Gallerie, associazioni, artisti, e in particolare il gruppo Italics, si sono mossi insieme con consapevolezza e determinazione. Anche in occasione della Arte Fiera di Bologna a febbraio, durante i Flash Art Awards, il tema è stato centrale. È lì che si è toccata con mano la forza di un sistema che, per una volta, si è mosso in modo coeso e credibile. Il segnale è chiaro: l’arte contemporanea è una leva culturale, economica e strategica per il Paese.
Ma mentre celebriamo questo passo avanti, vale la pena osservare il contesto più ampio.
Oggi in Italia:

• Un’opera d’arte ha l’IVA al 5%.
• Un pacco di pannolini ha l’IVA al 10%.
• Il latte per neonati? 10%.
• Gli assorbenti? Sempre 10%.

Un sistema che fiscalmente tutela l’arte più dei bisogni primari dell’infanzia e della cura femminile è un sistema che esprime un paradosso culturale profondo.
Non si tratta di contrapporre una scultura a un pannolino. Ma di riconoscere che le battaglie fiscali sono battaglie culturali. Se abbassare l’IVA sull’arte significa riconoscere il suo valore pubblico, lo stesso principio dovrebbe valere per ciò che è davvero essenziale: la crescita, la salute, l’educazione, la cura.
C’è poi un altro punto da chiarire: l’IVA al 5% è solo un inizio.
Per costruire un sistema dell’arte contemporanea realmente forte e competitivo serve una fiscalità strutturata per la progettualità, non solo per il mercato.
Servono:

• incentivi e detrazioni per gli spazi indipendenti,
• agevolazioni per i centri di ricerca artistica,
• un sistema di sostegno fiscale per musei, fondazioni, residenze, progettualità a lungo termine.

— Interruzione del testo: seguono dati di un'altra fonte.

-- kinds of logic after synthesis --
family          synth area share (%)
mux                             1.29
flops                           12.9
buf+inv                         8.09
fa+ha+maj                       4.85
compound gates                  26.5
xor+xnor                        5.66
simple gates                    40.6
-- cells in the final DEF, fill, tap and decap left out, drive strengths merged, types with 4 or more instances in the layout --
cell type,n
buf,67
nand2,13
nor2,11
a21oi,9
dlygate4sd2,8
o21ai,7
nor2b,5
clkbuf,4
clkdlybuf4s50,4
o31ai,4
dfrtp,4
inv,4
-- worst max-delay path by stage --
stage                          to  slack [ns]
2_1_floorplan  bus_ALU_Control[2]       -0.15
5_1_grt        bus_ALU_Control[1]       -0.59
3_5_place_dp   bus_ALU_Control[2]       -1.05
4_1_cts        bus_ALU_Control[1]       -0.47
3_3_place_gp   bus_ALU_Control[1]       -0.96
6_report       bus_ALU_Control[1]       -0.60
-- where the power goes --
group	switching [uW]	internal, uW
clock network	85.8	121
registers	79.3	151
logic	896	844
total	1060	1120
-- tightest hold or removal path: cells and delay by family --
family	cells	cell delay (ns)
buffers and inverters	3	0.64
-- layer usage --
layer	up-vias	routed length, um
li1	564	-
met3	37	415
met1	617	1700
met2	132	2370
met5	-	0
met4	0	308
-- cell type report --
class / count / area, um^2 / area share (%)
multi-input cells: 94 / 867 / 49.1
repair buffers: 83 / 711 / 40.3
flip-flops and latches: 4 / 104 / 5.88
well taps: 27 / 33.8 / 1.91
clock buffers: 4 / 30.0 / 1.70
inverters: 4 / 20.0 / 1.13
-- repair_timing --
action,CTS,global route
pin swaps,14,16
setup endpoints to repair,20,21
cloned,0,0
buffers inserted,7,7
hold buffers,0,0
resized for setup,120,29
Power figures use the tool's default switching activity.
$ cat src/rtl/div_share_arbiter_if.sv
// Request/response bundle between the shared divide-by-constant unit and its requesters.
// The arbiter connects through the slave modport and the requesters through the master modport.
interface div_share_arbiter_if #(
    parameter int WIDTH   = 16,
    parameter int NUM_REQ = 2,
    parameter int GW      = (NUM_REQ > 2) ? $clog2(NUM_REQ) : 1
);
    logic [NUM_REQ-1:0]       req_valid_i;
    logic [NUM_REQ*WIDTH-1:0] req_data_i;
    logic [NUM_REQ-1:0]       req_ready_o;
    logic [NUM_REQ-1:0]       rsp_valid_o;
    logic [NUM_REQ-1:0]       rsp_ready_i;
    logic [WIDTH-1:0]         quotient_o;
    logic [WIDTH-1:0]         remainder_o;
    logic                     busy_o;
    logic [GW-1:0]            grant_id_o;

    modport master (
        output req_valid_i, req_data_i, rsp_ready_i,
        input  req_ready_o, rsp_valid_o, quotient_o, remainder_o, busy_o, grant_id_o
    );

    modport slave (
        input  req_valid_i, req_data_i, rsp_ready_i,
        output req_ready_o, rsp_valid_o, quotient_o, remainder_o, busy_o, grant_id_o
    );
endinterface

$ cat src/rtl/div_share_arbiter.sv
// One restoring divide-by-DIVISOR unit (1 quotient bit per cycle) shared round-robin
// between NUM_REQ requesters; the result goes back only to the requester that was granted.
module div_share_arbiter #(
    parameter int WIDTH   = 16,
    parameter int DIVISOR = 100,
    parameter int NUM_REQ = 2
) (
    input logic              clk,
    input logic              rst_n,
    div_share_arbiter_if.slave bus
);
    localparam int GW = (NUM_REQ > 2) ? $clog2(NUM_REQ) : 1;
    localparam int CW = $clog2(WIDTH);
    localparam logic [WIDTH:0] DIV_EXT = (WIDTH + 1)'(DIVISOR);

    if (DIVISOR < 1 || longint'(DIVISOR) >= (64'(1) << WIDTH)) begin : g_bad_divisor
        $error("div_share_arbiter: DIVISOR must satisfy 1 <= DIVISOR < 2**WIDTH");
    end
    if (NUM_REQ < 2 || NUM_REQ > 8) begin : g_bad_num_req
        $error("div_share_arbiter: NUM_REQ must be in 2..8");
    end

    typedef enum logic [1:0] {IDLE, DIVIDE, RESPOND} state_e;

    state_e          state_q, state_d;
    logic [GW-1:0]   grant_q;
    logic [GW-1:0]   sel;
    logic [GW-1:0]   idx;
    logic            found;
    logic [CW-1:0]   cnt_q;
    logic [WIDTH:0]  rem_q;        // top bit is headroom for the shifted-in dividend bit
    logic [WIDTH-1:0] dq_q;        // dividend shifts out of the top, quotient bits enter at the bottom
    logic [WIDTH-1:0] quot_q;
    logic [WIDTH-1:0] rmdr_q;
    logic [WIDTH:0]  rem_shift;
    logic [WIDTH:0]  rem_next;
    logic            q_bit;

    // Round-robin search starting just after the last grant.
    always_comb begin
        // NOTE: every variable gets a default first so no path leaves it unassigned (no latch).
        sel   = '0;
        idx   = '0;
        found = 1'b0;
        for (int i = 1; i <= NUM_REQ; i++) begin
            idx = GW'((int'(grant_q) + i) % NUM_REQ);
            if (!found && bus.req_valid_i[idx]) begin
                found = 1'b1;
                sel   = idx;
            end
        end
    end

    always_comb begin
        rem_shift = (rem_q << 1) | {{WIDTH{1'b0}}, dq_q[WIDTH-1]};
        q_bit     = (rem_shift >= DIV_EXT);
        rem_next  = q_bit ? (rem_shift - DIV_EXT) : rem_shift;
    end

    always_comb begin
        state_d         = state_q;
        bus.req_ready_o = '0;
        bus.rsp_valid_o = '0;
        unique case (state_q)
            IDLE: begin
                if (found) begin
                    bus.req_ready_o[sel] = 1'b1;
                    state_d              = DIVIDE;
                end
            end
            DIVIDE: begin
                if (cnt_q == '0) state_d = RESPOND;
            end
            RESPOND: begin
                bus.rsp_valid_o[grant_q] = 1'b1;
                if (bus.rsp_ready_i[grant_q]) state_d = IDLE;
            end
            default: state_d = IDLE;
        endcase
    end

    always_ff @(posedge clk or negedge rst_n) begin
        if (!rst_n) begin
            // NOTE: sequential state is updated with non-blocking assignments only.
            state_q <= IDLE;
        end else begin
            state_q <= state_d;
        end
    end

    always_ff @(posedge clk or negedge rst_n) begin
        if (!rst_n) begin
            grant_q <= GW'(NUM_REQ - 1);
            cnt_q   <= '0;
            rem_q   <= '0;
            dq_q    <= '0;
            quot_q  <= '0;
            rmdr_q  <= '0;
        end else begin
            unique case (state_q)
                IDLE: begin
                    if (found) begin
                        dq_q    <= bus.req_data_i[int'(sel)*WIDTH +: WIDTH];
                        grant_q <= sel;
                        rem_q   <= '0;
                        cnt_q   <= CW'(WIDTH - 1);
                    end
                end
                DIVIDE: begin
                    rem_q <= rem_next;
                    dq_q  <= {dq_q[WIDTH-2:0], q_bit};
                    cnt_q <= cnt_q - 1'b1;
                    if (cnt_q == '0) begin
                        quot_q <= {dq_q[WIDTH-2:0], q_bit};
                        rmdr_q <= rem_next[WIDTH-1:0];
                    end
                end
                default: ;
            endcase
        end
    end

    assign bus.quotient_o  = quot_q;
    assign bus.remainder_o = rmdr_q;
    assign bus.busy_o      = (state_q != IDLE);
    assign bus.grant_id_o  = grant_q;
endmodule

$ cat src/flat_wrapper.sv
// flat-port wrapper written by rule: the top's interface ports become plain ports
module div_share_arbiter_flat 
#(
    parameter int WIDTH   = 16,
    parameter int DIVISOR = 100,
    parameter int NUM_REQ = 2
)
  (clk, rst_n, bus_req_valid_i, bus_req_data_i, bus_rsp_ready_i, bus_req_ready_o, bus_rsp_valid_o, bus_quotient_o, bus_remainder_o, bus_busy_o, bus_grant_id_o);
  div_share_arbiter_if #(.WIDTH(WIDTH), .NUM_REQ(NUM_REQ)) bus_i ();
  input logic clk;
  input logic rst_n;
  input wire logic [$bits(bus_i.req_valid_i)-1:0] bus_req_valid_i;
  input wire logic [$bits(bus_i.req_data_i)-1:0] bus_req_data_i;
  input wire logic [$bits(bus_i.rsp_ready_i)-1:0] bus_rsp_ready_i;
  output wire logic [$bits(bus_i.req_ready_o)-1:0] bus_req_ready_o;
  output wire logic [$bits(bus_i.rsp_valid_o)-1:0] bus_rsp_valid_o;
  output wire logic [$bits(bus_i.quotient_o)-1:0] bus_quotient_o;
  output wire logic [$bits(bus_i.remainder_o)-1:0] bus_remainder_o;
  output wire logic [$bits(bus_i.busy_o)-1:0] bus_busy_o;
  output wire logic [$bits(bus_i.grant_id_o)-1:0] bus_grant_id_o;
  assign bus_i.req_valid_i = bus_req_valid_i;
  assign bus_i.req_data_i = bus_req_data_i;
  assign bus_i.rsp_ready_i = bus_rsp_ready_i;
  assign bus_req_ready_o = bus_i.req_ready_o;
  assign bus_rsp_valid_o = bus_i.rsp_valid_o;
  assign bus_quotient_o = bus_i.quotient_o;
  assign bus_remainder_o = bus_i.remainder_o;
  assign bus_busy_o = bus_i.busy_o;
  assign bus_grant_id_o = bus_i.grant_id_o;
  div_share_arbiter #(.WIDTH(WIDTH), .DIVISOR(DIVISOR), .NUM_REQ(NUM_REQ)) u_core (.clk(clk), .rst_n(rst_n), .bus(bus_i));
endmodule
$ cat config.mk
export PLATFORM = sky130hd
export DESIGN_NAME = div_share_arbiter_flat
export DESIGN_NICKNAME = d
export VERILOG_FILES = /design/src/rtl/div_share_arbiter_if.sv /design/src/rtl/div_share_arbiter.sv /design/src/flat_wrapper.sv
export SDC_FILE = /design/constraint.sdc
export NUM_CORES = 1
export LEC_CHECK = 0
export CORE_MARGIN = 2
export CORE_UTILIZATION = 50
export CTS_BUF_LIST = sky130_fd_sc_hd__clkbuf_2 sky130_fd_sc_hd__clkbuf_4 sky130_fd_sc_hd__clkbuf_8
export DETAILED_ROUTE_END_ITERATION = 6
export DONT_BUFFER_PORTS = 1
export PLACE_DENSITY = 0.75
export SETUP_SLACK_MARGIN = 0.05
export SYNTH_ARGS = -nofsm -noshare
export SYNTH_HDL_FRONTEND = slang
export SYNTH_SLANG_ARGS = --single-unit
$ cat constraint.sdc
create_clock -name clk -period 2.67 [get_ports clk]
set_input_delay 0.4005 -clock clk [delete_from_list [all_inputs] [get_ports clk]]
set_output_delay 0.4005 -clock clk [all_outputs]
set_load 0.02 [all_outputs]
* Yosys cells after proc, flatten, opt, wreduce, memory -nomap -nowiden *
Index checks and enable logic that the tools add are counted.

word-level totals
  output and inout bits = 38
  input bits = 38
  register bits = 71

operators by class
  add/subtract/negate cells = 4
  order comparisons = 7
  muxes and demuxes = 28
  eq/ne operators = 5
  shift operators = 1
  reductions and logical operators = 12
  bitwise logic cells = 1

operators with widths
  operator                 number
  $pmux W16 S2             2
  $mux W16                 3
  $shiftx A32 B6 Y16       1
  $ge A17 B7 Y1 const B    1
  $or A17 B1 Y17           1
  $sub A16 B7 Y16 const B  1
  $mux W1                  12
  $mux W2                  6
  $lt A1 B2 Y1 const B     4
  $pmux W4 S2              1
  $ne A2 B1 Y1 const B     3
  $pmux W2 S3              1
  $reduce_and A2 Y1        3
  $logic_not A4 Y1         1
  $mux W4                  1
  $reduce_bool A2 Y1       2
  $sub A4 B1 Y4 const B    1
  $logic_and A1 B1 Y1      3
  $reduce_and A3 Y1        1
  $add A1 B1 Y1 const B    2
  $demux W1 S1             2
  $eq A2 B1 Y1 const B     1
  $eq A2 B2 Y1 const B     1
  $ge A1 B1 Y1 const B     2
  other kinds (2)          2

* Depth between registers and ports, before layout *
Gate-level depths: netlist (run 1).

  word-level depth = 13
  gate-level depth with buffers = 8
  depth with buffers taken out = 7

* Worst setup path after synthesis (run 1) *
Ideal clock, no wire load.

  path kind = flip-flop to flip-flop
  from = register u_core.rem_q[2]
  to = register u_core.rmdr_q[14] (netlist: u_core.bus.remainder_o[14])
  required time = 2.540 ns
  clock period less this slack = 2.113 ns
  arrival time = 1.983 ns
  stages on the path, launching flop included = 9
  setup slack = 0.557 ns
  cells stage by stage = dfrtp_1 > inv_1 > ha_1 > or4b_4 > o41ai_4 > buf_6 > o211ai_1 > xor2_1 > o21ai_1

between the ends
  cells in the longest elaborated chain, start to end = 3
  elaborated cells on any way between the ends = 4
  those cells by class = add/sub (1); order compare (1); mux (1); bitwise (1)

RTL lines
  element                                                  line                                              text
  start: declaration                                       div_share_arbiter.sv:31                           logic [WIDTH:0] rem_q;
  start signal: assignment                                 div_share_arbiter.sv:110                          rem_q <= rem_next;
  $or A17 B1 Y17 *                                         div_share_arbiter.sv:55                           rem_shift = (rem_q << 1) | {{WIDTH{1'b0}}, dq_q[WIDTH-1]};
  $sub A16 B7 Y16 / $ge A17 B7 Y1 (equally long branches)  div_share_arbiter.sv:57, div_share_arbiter.sv:56
  $mux W16 *                                               div_share_arbiter.sv:57                           rem_next = q_bit ? (rem_shift - DIV_EXT) : rem_shift;
  end signal: assignment                                   div_share_arbiter.sv:115                          rmdr_q <= rem_next[WIDTH-1:0];
  end: declaration                                         div_share_arbiter.sv:34                           logic [WIDTH-1:0] rmdr_q;

Mark *: on every way between the ends. The rest lies on a longest branch, timed or not.
A chain may end at the register's enable or synchronous reset.

* Final worst setup path (run 1) *
  from = register u_core.rem_q[1]
  to = register u_core.rmdr_q[3] (netlist: u_core.bus.remainder_o[3])

The elaborated chain is that of the path after synthesis.
## config.mk

```make
export PLATFORM = sky130hd
export DESIGN_NAME = dh_handshake_ctrl
export DESIGN_NICKNAME = d
export VERILOG_FILES = /design/src/rtl/dh_ctrl_pkg.sv /design/src/rtl/dh_stage_timer.sv /design/src/rtl/dh_handshake_ctrl.sv
export SDC_FILE = /design/constraint.sdc
export NUM_CORES = 1
export LEC_CHECK = 0
export CAP_MARGIN = 0
export CORE_MARGIN = 3
export CORE_UTILIZATION = 36
export DETAILED_ROUTE_END_ITERATION = 6
export MAX_ROUTING_LAYER = met4
export PLACE_DENSITY = 0.77
export SYNTH_ARGS = -nofsm -noshare
export SYNTH_HDL_FRONTEND = slang
export SYNTH_HIERARCHICAL = 1
export SYNTH_SLANG_ARGS = --single-unit
```

## constraint.sdc

```tcl
create_clock -name clk -period 2.4 [get_ports clk]
set_input_delay 0.6 -clock clk [delete_from_list [all_inputs] [get_ports clk]]
set_output_delay 0.6 -clock clk [all_outputs]
set_load 0.02 [all_outputs]
```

L’arte ha bisogno di luoghi, tempo e visione. Di strumenti fiscali non solo per vendere, ma per produrre pensiero e forma.
Abbiamo vinto una battaglia importante. Ora dobbiamo continuare a combattere per chi non ha voce: per i bambini, per le madri, per chi crea senza garanzie.
Perché se l’arte ci insegna a guardare più lontano, allora il nostro sguardo deve includere anche ciò che sembra ovvio. Come un pannolino. Come un’associazione culturale in provincia. Come una scelta fiscale, apparentemente tecnica, che definisce cosa siamo disposti a proteggere davvero.